------ Given data

File: src/rtl/manchester_pkg.sv
// Shared definitions for the Manchester serial link (receiver and transmitter).
package manchester_pkg;

    // Receiver FSM states
    typedef enum logic [2:0] {
        IDLE,
        SYNC,
        BLANK,
        WINDOW,
        ERRWAIT
    } rx_state_t;

    // First byte of every frame; consumed by the receiver, never delivered
    localparam logic [7:0] PREAMBLE_DEFAULT = 8'h55;

    // System clocks per sample tick; never below 1 so a tick always exists
    function automatic int unsigned tick_div(input int unsigned clkfreq,
                                             input int unsigned baud,
                                             input int unsigned oversample);
        int unsigned d;
        d = clkfreq / (baud * oversample);
        return (d == 0) ? 1 : d;
    endfunction

endpackage

File: src/rtl/manchester_tick_gen.sv
// Sample-tick generator: one-clk pulse every CLKFREQ/(BAUD*OVERSAMPLE) clks.
module manchester_tick_gen
    import manchester_pkg::*;
#(
    parameter int unsigned CLKFREQ    = 100_000_000,
    parameter int unsigned BAUD       = 9600,
    parameter int unsigned OVERSAMPLE = 16
) (
    input  logic clk,
    input  logic rst,
    output logic tick
);

    localparam int unsigned DIV = tick_div(CLKFREQ, BAUD, OVERSAMPLE);
    localparam int          CW  = (DIV > 1) ? $clog2(DIV) : 1;

    logic [CW-1:0] div_cnt;

    // Free-running divider; tick is registered so it is glitch-free
    always_ff @(posedge clk or negedge rst) begin
        if (!rst) begin
            div_cnt <= '0;
            tick    <= 1'b0;
        end else if (div_cnt == CW'(DIV - 1)) begin
            div_cnt <= '0;
            tick    <= 1'b1;
        end else begin
            div_cnt <= div_cnt + CW'(1);
            tick    <= 1'b0;
        end
    end

endmodule

File: src/rtl/manchester_receiver.sv
// Manchester receiver: synchronizes rxd, locks to mid-bit transitions,
// checks the preamble byte, and delivers payload bytes LSB first.
// A '1' is low-then-high, a '0' is high-then-low; the line idles high.
// Outputs valid, eof and err are mutually exclusive one-clk pulses.
module manchester_receiver
    import manchester_pkg::*;
#(
    parameter int unsigned CLKFREQ    = 100_000_000,
    parameter int unsigned BAUD       = 9600,
    parameter int unsigned OVERSAMPLE = 16,
    parameter logic [7:0]  PREAMBLE   = PREAMBLE_DEFAULT
) (
    input  logic       clk,
    input  logic       rst,
    input  logic       rxd,
    output logic [7:0] data,
    output logic       valid,
    output logic       busy,
    output logic       eof,
    output logic       err
);

    localparam int unsigned N  = OVERSAMPLE;
    localparam int          CW = $clog2(2 * N + 1);

    // Tick-count thresholds, all measured from the last accepted edge
    localparam logic [CW-1:0] Q1  = CW'(N / 4);      // earliest valid first mid-bit
    localparam logic [CW-1:0] Q3  = CW'(3 * N / 4);  // end of blanking interval
    localparam logic [CW-1:0] T15 = CW'(3 * N / 2);  // missing mid-bit timeout
    localparam logic [CW-1:0] T2  = CW'(2 * N);      // idle-high needed to recover

    logic            tick;
    logic            sync1, sync2, line_prev;
    logic            rise, fall;
    logic [7:0]      byte_nxt;

    rx_state_t       state;
    logic [CW-1:0]   cnt;
    logic [2:0]      bitcnt;
    logic [7:0]      shreg;
    logic            pre_ok;

    manchester_tick_gen #(
        .CLKFREQ   (CLKFREQ),
        .BAUD      (BAUD),
        .OVERSAMPLE(OVERSAMPLE)
    ) u_tick_gen (
        .clk (clk),
        .rst (rst),
        .tick(tick)
    );

    // Two-flop synchronizer plus one history flop for edge detection
    always_ff @(posedge clk or negedge rst) begin
        if (!rst) begin
            sync1     <= 1'b1;
            sync2     <= 1'b1;
            line_prev <= 1'b1;
        end else begin
            sync1     <= rxd;
            sync2     <= sync1;
            line_prev <= sync2;
        end
    end

    assign rise     = sync2 & ~line_prev;
    assign fall     = ~sync2 & line_prev;
    // Bit value is the new line level; assemble LSB first from the MSB side
    assign byte_nxt = {sync2, shreg[7:1]};

    // Receive FSM with registered outputs
    always_ff @(posedge clk or negedge rst) begin
        if (!rst) begin
            state  <= IDLE;
            cnt    <= '0;
            bitcnt <= '0;
            shreg  <= '0;
            pre_ok <= 1'b0;
            data   <= '0;
            valid  <= 1'b0;
            busy   <= 1'b0;
            eof    <= 1'b0;
            err    <= 1'b0;
        end else begin
            valid <= 1'b0;
            eof   <= 1'b0;
            err   <= 1'b0;
            unique case (state)
                IDLE: begin
                    cnt <= '0;
                    if (fall) begin
                        state  <= SYNC;
                        busy   <= 1'b1;
                        bitcnt <= '0;
                        shreg  <= '0;
                        pre_ok <= 1'b0;
                    end
                end

                SYNC: begin
                    if (rise) begin
                        if (cnt < Q1) begin
                            // Too short to be a real half-bit: treat as glitch
                            state <= IDLE;
                            busy  <= 1'b0;
                        end else begin
                            shreg  <= {1'b1, shreg[7:1]};
                            bitcnt <= 3'd1;
                            cnt    <= '0;
                            state  <= BLANK;
                        end
                    end else if (tick && cnt == Q3) begin
                        cnt   <= '0;
                        state <= ERRWAIT;
                    end else if (tick) begin
                        cnt <= cnt + CW'(1);
                    end
                end

                BLANK: begin
                    // Bit-boundary transitions land here and are ignored
                    if (cnt >= Q3) begin
                        state <= WINDOW;
                    end
                    if (tick) begin
                        cnt <= cnt + CW'(1);
                    end
                end

                WINDOW: begin
                    if (rise || fall) begin
                        shreg  <= byte_nxt;
                        bitcnt <= bitcnt + 3'd1;
                        cnt    <= '0;
                        state  <= BLANK;
                        if (bitcnt == 3'd7) begin
                            if (!pre_ok) begin
                                if (byte_nxt != PREAMBLE) begin
                                    err   <= 1'b1;
                                    state <= ERRWAIT;
                                end else begin
                                    pre_ok <= 1'b1;
                                end
                            end else begin
                                data  <= byte_nxt;
                                valid <= 1'b1;
                            end
                        end
                    end else if (cnt >= T15) begin
                        cnt <= '0;
                        if (sync2 && bitcnt == 3'd0 && pre_ok) begin
                            eof   <= 1'b1;
                            busy  <= 1'b0;
                            state <= IDLE;
                        end else begin
                            err   <= 1'b1;
                            state <= ERRWAIT;
                        end
                    end else if (tick) begin
                        cnt <= cnt + CW'(1);
                    end
                end

                ERRWAIT: begin
                    // Recover only after an unbroken idle-high stretch
                    if (!sync2) begin
                        cnt <= '0;
                    end else if (cnt >= T2) begin
                        cnt   <= '0;
                        busy  <= 1'b0;
                        state <= IDLE;
                    end else if (tick) begin
                        cnt <= cnt + CW'(1);
                    end
                end

                default: begin
                    state <= IDLE;
                    busy  <= 1'b0;
                    cnt   <= '0;
                end
            endcase
        end
    end

endmodule

File: config.mk
export PLATFORM = sky130hd
export DESIGN_NAME = manchester_receiver
export DESIGN_NICKNAME = d
export VERILOG_FILES = /design/src/rtl/manchester_pkg.sv /design/src/rtl/manchester_tick_gen.sv /design/src/rtl/manchester_receiver.sv
export SDC_FILE = /design/constraint.sdc
export NUM_CORES = 1
export LEC_CHECK = 0
export ABC_AREA = 1
export CAP_MARGIN = 20
export CORE_ASPECT_RATIO = 1.5
export CORE_MARGIN = 1
export CORE_UTILIZATION = 32
export CTS_CLUSTER_SIZE = 12
export DETAILED_ROUTE_END_ITERATION = 12
export HOLD_SLACK_MARGIN = 0.05
export PLACE_DENSITY = 0.57
export SETUP_SLACK_MARGIN = 0.15
export SYNTH_ARGS = -nofsm -noshare
export SYNTH_HDL_FRONTEND = slang
export SYNTH_SLANG_ARGS = --single-unit
export TNS_END_PERCENT = 10
File: constraint.sdc
create_clock -name clk -period 5 [get_ports clk]
set_input_delay 1 -clock clk [delete_from_list [all_inputs] [get_ports clk]]
set_output_delay 1 -clock clk [all_outputs]
set_load 0.02 [all_outputs]
======== Word level (Yosys, flattened, before mapping) ========
Index checks and enable logic that the tools add are counted.
storage, ports and cells
  output and inout port bits .............. 12
  flip-flop bits (word level) ............. 47
  input bits .............................. 3
  word-level logic and storage cells ...... 128
cells by class
  $add $sub $neg .......................... 3
  bitwise operators ....................... 5
  reductions and logical operators ........ 13
  equal/unequal tests ..................... 23
  muxes and demuxes ....................... 65
  order comparisons ....................... 4
operators with widths
  kind                                                                                  count
  3-bit two-way mux                                                                     16
  6-bit two-way mux                                                                     8
  8-bit two-way mux                                                                     4
  1-bit two-way mux                                                                     29
  2-bit inequality test (second input constant)                                         12
  6-bit one-hot mux with 4 select lines                                                 1
  8-bit one-hot mux with 3 select lines                                                 1
  3-bit one-hot mux with 5 select lines                                                 1
  10-bit by 1-bit adder with 10-bit output (second input constant)                      1
  10-bit equality test (second input constant)                                          1
  10-bit two-way mux                                                                    1
  3-bit inequality test (second input constant)                                         3
  3-bit one-hot mux with 3 select lines                                                 1
  9-bit AND reduction                                                                   1
  8-bit by 7-bit inequality test with 1-bit output (second input constant)              1
  4-bit AND reduction                                                                   2
  6-bit by 1-bit adder with 6-bit output (second input constant)                        1
  3-bit by 2-bit equality test with 1-bit output (second input constant)                2
  3-bit equality test (second input constant)                                           2
  6-bit by 4-bit equality test with 1-bit output (second input constant)                1
  6-bit by 4-bit greater-or-equal comparator with 1-bit output (second input constant)  1
  6-bit by 5-bit greater-or-equal comparator with 1-bit output (second input constant)  1
  6-bit greater-or-equal comparator (second input constant)                             1
  3-bit zero test                                                                       2
  14 further kinds                                                                      19

======== Depth between registers and ports, before layout ========
Gate-level depths: netlist of the first run.
  depth after elaboration ................. 7
  depth in mapped cells ................... 10
  mapped depth without buffers ............ 10

======== Modules after synthesis ========
Synthesis of the first run repeated with hierarchy kept, for this count alone.
unflattened totals
  cells, all modules ...................... 283
  area total of the unflattened synthesis .. 2414.8 um2
by module, submodules not included
  module               sequential area each (um2)  cells an instance  area an instance (um2)  times used
  manchester_receiver  879.6                       220                1866.8                  1
  manchester_tick_gen  275.3                       63                 548.0                   1

======== Worst setup path before layout of the first run ========
Ideal clock, no wire load.
  path kind ............................... reg2reg
  from .................................... register sync2
  to ...................................... register shreg[7]
  stages on the path, launching flop included .. 10
  library setup time ...................... 0.123 ns
  data required time ...................... 4.877 ns
  period minus slack after synthesis ...... 1.651 ns
  slack ................................... 3.349 ns
  arrival time ............................ 1.528 ns
  buffers on the path ..................... 1
  cell sequence ........................... dfstp_2 -> inv_1 -> ha_1 -> inv_1 -> o21ai_2 -> inv_2 -> nand3_2 -> buf_6 -> nand2_1 -> o21ai_2
on the way
  cells in the longest elaborated chain, start to end .. 5
  elaborated cells on any way between the ends .. 10
  those cells by class .................... eq/ne: 3; mux: 2; bitwise: 3; reduce/logical: 2
ends and longest elaborated chain
  what                                    RTL line                    text
  from (decl)                             manchester_receiver.sv:33   logic sync1, sync2, line_prev;
  from (signal assigned)                  manchester_receiver.sv:61   sync2 <= sync1;
  1-bit inverter                          manchester_receiver.sv:67   assign fall = ~sync2 & line_prev;
  1-bit bitwise AND                       manchester_receiver.sv:67
  1-bit logical OR                        manchester_receiver.sv:131  if (rise || fall) begin
  2-bit inequality test (no source line)  --
  5-bit AND reduction (no source line)    --
  to (signal assigned)                    manchester_receiver.sv:107  shreg <= {1'b1, shreg[7:1]};
  to (signal assigned)                    manchester_receiver.sv:132  shreg <= byte_nxt;
  to (decl)                               manchester_receiver.sv:40   logic [7:0] shreg;
Several ways; a longest one is shown, not always the timed one. The select of a mux whose other input is x is not followed.
A chain may end at the register's enable or synchronous reset.

======== Worst setup path after layout of the first run ========
  from .................................... register data[5]
  to ...................................... output data[5]
RTL lines
  what                    RTL line                    text
  from (decl)             manchester_receiver.sv:16   output logic [7:0] data,
  from (signal assigned)  manchester_receiver.sv:145  data <= byte_nxt;
No word-level cell between the ends.

==> flow_summary.ini, run 1 <==
[sta]
finalSetupViolCount = 0
tns_ns = 0
tightest_slew_ns = 0.4762
period_share_pct = 45.43
clock_skew_ns = 0.003603
hold_ws_ns = 0.3594
rsz0062_at_grt = false
min_period_ns = 2.272
slew_headroom_pct = 68.21
hold_viol = 0
drv_slew = 0
setup_ws_ns = 2.728
clock.fmax_ghz = 0.4402

[route]
drt_wl_total_um = 4338
ant_nets = 0
vias_per_cell = 4.455
first_pass_iters = 4
drt_iter0_markers = 88
routedWlPerCell_um = 10.85
drc = 0
num_vias = 1782

[synthesis]
synthesis.instances = 281
synth_top_cell_by_area = dfrtp_1
synth_nets = 293
yosys_register_bits = 46
yosys.area.top_type_share_pct = 45.17
netlist_area_um2 = 2382
ys_seq_area_share_pct = 48.48
ys_top_cells_by_area = dfrtp_1 45%, nand2_1 13%, o21ai_2 5.5%
ys_warn_count = 0
yosysUniqueCellTypes = 27
avgSynthCellArea_um2 = 8.478

[cts]
clk_pin_slew_ns = 0.08
hold_buffers = 0
post_cts_resized = 0
cts_buffer_depth = 2
cts.sinks = 46
numCtsBuffers = 5
worstSkewPairLatency_ns = 0.29
cts_setup_buffers = 0
tritoncts = built
cts.root.buffer_cell = clkbuf_8
cts_max_level = 2

[placement]
dp_slack_ns = 2.927
gp_congestion = 0.8274
port_buffers = 14
hpwl_um = 3223
place_inst = 391
placed_cell_area_um2 = 2597

[die]
start_util_pct = 32.96
dieArea_um2 = 7801
die_w_um = 72.45
die_h_um = 107.7
ios = 15
num_rows = 38
core_area_um2 = 7227

[global_route]
grt_max_degree = 47
grt.overflow.total = 0
grt_pass1_vias = 1760
antenna_found_initial = 0
grt_pass1_wl_um = 7817
grt_usage_pct = 12.91

[power_and_ir_drop]
p_total_mw = 0.9520
p_leak_nw = 1.315
peakVddDrop_mv = 0.1671
power_density_nw_per_um2 = 349.0

[worst_hold_path]
hold_path_class = flip-flop to flip-flop

[cells_and_area]
multi_input_area_um2 = 1040
syn_to_final_growth_pct = 14.50
register_area_um2 = 1155
final_util_pct = 37.74
final_cell_count_no_fill = 400
fillers = 787
fin_area_um2 = 2728
nets = 311
drive_gt1_share_pct = 15.67
antenna_cells = 0

[run]
maxCapViolCount = 0

[worst_setup_path]
slowest_delay_ns = 0.61
cpMaxStageDelayCell = clkdlybuf4s50_1
cp-start-kind = flip-flop
worstPathMaxFanout = 2
cp_top_family = buffers and inverters
crit_type = flip-flop to output pin
path_cells = clkdlybuf4s50_1
end_kind = output pin
arrival_ns = 1.27
worstPathRequired_ns = 4.00
crit_buf_inv = 1

[status]
status = complete, no violations
[kinds of logic after synthesis]
logic type	share of synthesized area [%]
xor+xnor	2.941
flops	48.48
compound gates	8.193
fa+ha+maj	4.727
buf+inv	7.878
mux	0.4202
simple gates	27.36
[synth_stat cells]
master	n
dfrtp_1	43
inv_2	5
nand3_2	2
nor3_1	4
inv_1	33
and3_1	1
nand2_2	3
nand3_1	15
dfstp_2	3
o21ai_0	5
a21oi_1	4
a31oi_1	1
nor2_2	7
xnor2_1	4
mux2i_1	1
nor2_1	26
nand2_1	81
buf_6	4
o21ai_2	15
xor2_1	4
nor2b_1	1
nand4_1	4
o22ai_1	2
nor2_4	1
ha_1	9
nand2_4	1
nor4_1	2
[layout make-up]
type,instances,area share [%]
Sequential cell,46,42.34
Multi-Input combinational cell,193,38.12
Timing Repair Buffer,15,5.688
Inverter,38,5.229
Tap cell,100,4.587
Clock buffer,8,4.037
[per-layer routing]
layer  track usage, %  up-vias  share of wire, %
li1                 -      919                 -
met2            22.90       25                52
met4            5.042        0               1.6
met5                0        -                 0
met3            2.809        5               2.4
met1            14.81      833                44
[power by group]
group	internal, mW	leakage (nW)	switching, mW
clock	0.140	0.0575	0.118
combinational	0.0794	0.647	0.188
sequential	0.401	0.611	0.0255
total	0.620	1.31	0.332
[layout by cell type (no fill, tap or decap), types with 2 or more instances in the layout]
master,netlist,final
o22ai_1,2,2
inv_2,5,5
nand4_1,4,4
nor4_1,2,2
o21ai_2,15,15
nand2_2,3,3
ha_1,9,9
clkbuf_8,0,8
xor2_1,4,4
a21oi_1,4,4
dfrtp_1,43,43
nand2_1,81,81
nor3_1,4,4
nand3_2,2,2
nand3_1,15,15
nor2_2,7,7
o21ai_0,5,5
clkdlybuf4s50_1,0,13
dfstp_2,3,3
xnor2_1,4,4
inv_1,33,33
nor2_1,26,26
[flip-flops by register name, summed over array words and instances (netlist names), 3 cells and up]
| name | count |
|---|---|
| shreg | 7 |
| u_tick_gen.div_cnt | 10 |
| state | 3 |
| cnt | 6 |
| bitcnt | 3 |
| data | 8 |
[final timing paths]
check	slack (ns)	end	start	depth (start not counted)
max	2.73	data[5]	data[5]$_DFFE_PN0P_	1
min	0.36	sync2$_DFF_PN1_	sync1$_DFF_PN1_	0
max reg2reg	2.93	bitcnt[0]$_DFFE_PN0P_	sync2$_DFF_PN1_	8
min reg2reg	0.36	sync2$_DFF_PN1_	sync1$_DFF_PN1_	0
max in group asynchronous	3.95	line_prev$_DFF_PN1_	rst	2
min in group asynchronous	0.53	u_tick_gen.div_cnt[5]$_DFF_PN0_	rst	1
No activity file was read; power rests on OpenSTA's default activity.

------------

| Task statement |
Taking the records above, retype every line from the one with "drv_slew = 0" down to the one with "start_util_pct = 32.96", exactly and with nothing else.

| Written reply |
drv_slew = 0
setup_ws_ns = 2.728
clock.fmax_ghz = 0.4402

[route]
drt_wl_total_um = 4338
ant_nets = 0
vias_per_cell = 4.455
first_pass_iters = 4
drt_iter0_markers = 88
routedWlPerCell_um = 10.85
drc = 0
num_vias = 1782

[synthesis]
synthesis.instances = 281
synth_top_cell_by_area = dfrtp_1
synth_nets = 293
yosys_register_bits = 46
yosys.area.top_type_share_pct = 45.17
netlist_area_um2 = 2382
ys_seq_area_share_pct = 48.48
ys_top_cells_by_area = dfrtp_1 45%, nand2_1 13%, o21ai_2 5.5%
ys_warn_count = 0
yosysUniqueCellTypes = 27
avgSynthCellArea_um2 = 8.478

[cts]
clk_pin_slew_ns = 0.08
hold_buffers = 0
post_cts_resized = 0
cts_buffer_depth = 2
cts.sinks = 46
numCtsBuffers = 5
worstSkewPairLatency_ns = 0.29
cts_setup_buffers = 0
tritoncts = built
cts.root.buffer_cell = clkbuf_8
cts_max_level = 2

[placement]
dp_slack_ns = 2.927
gp_congestion = 0.8274
port_buffers = 14
hpwl_um = 3223
place_inst = 391
placed_cell_area_um2 = 2597

[die]
start_util_pct = 32.96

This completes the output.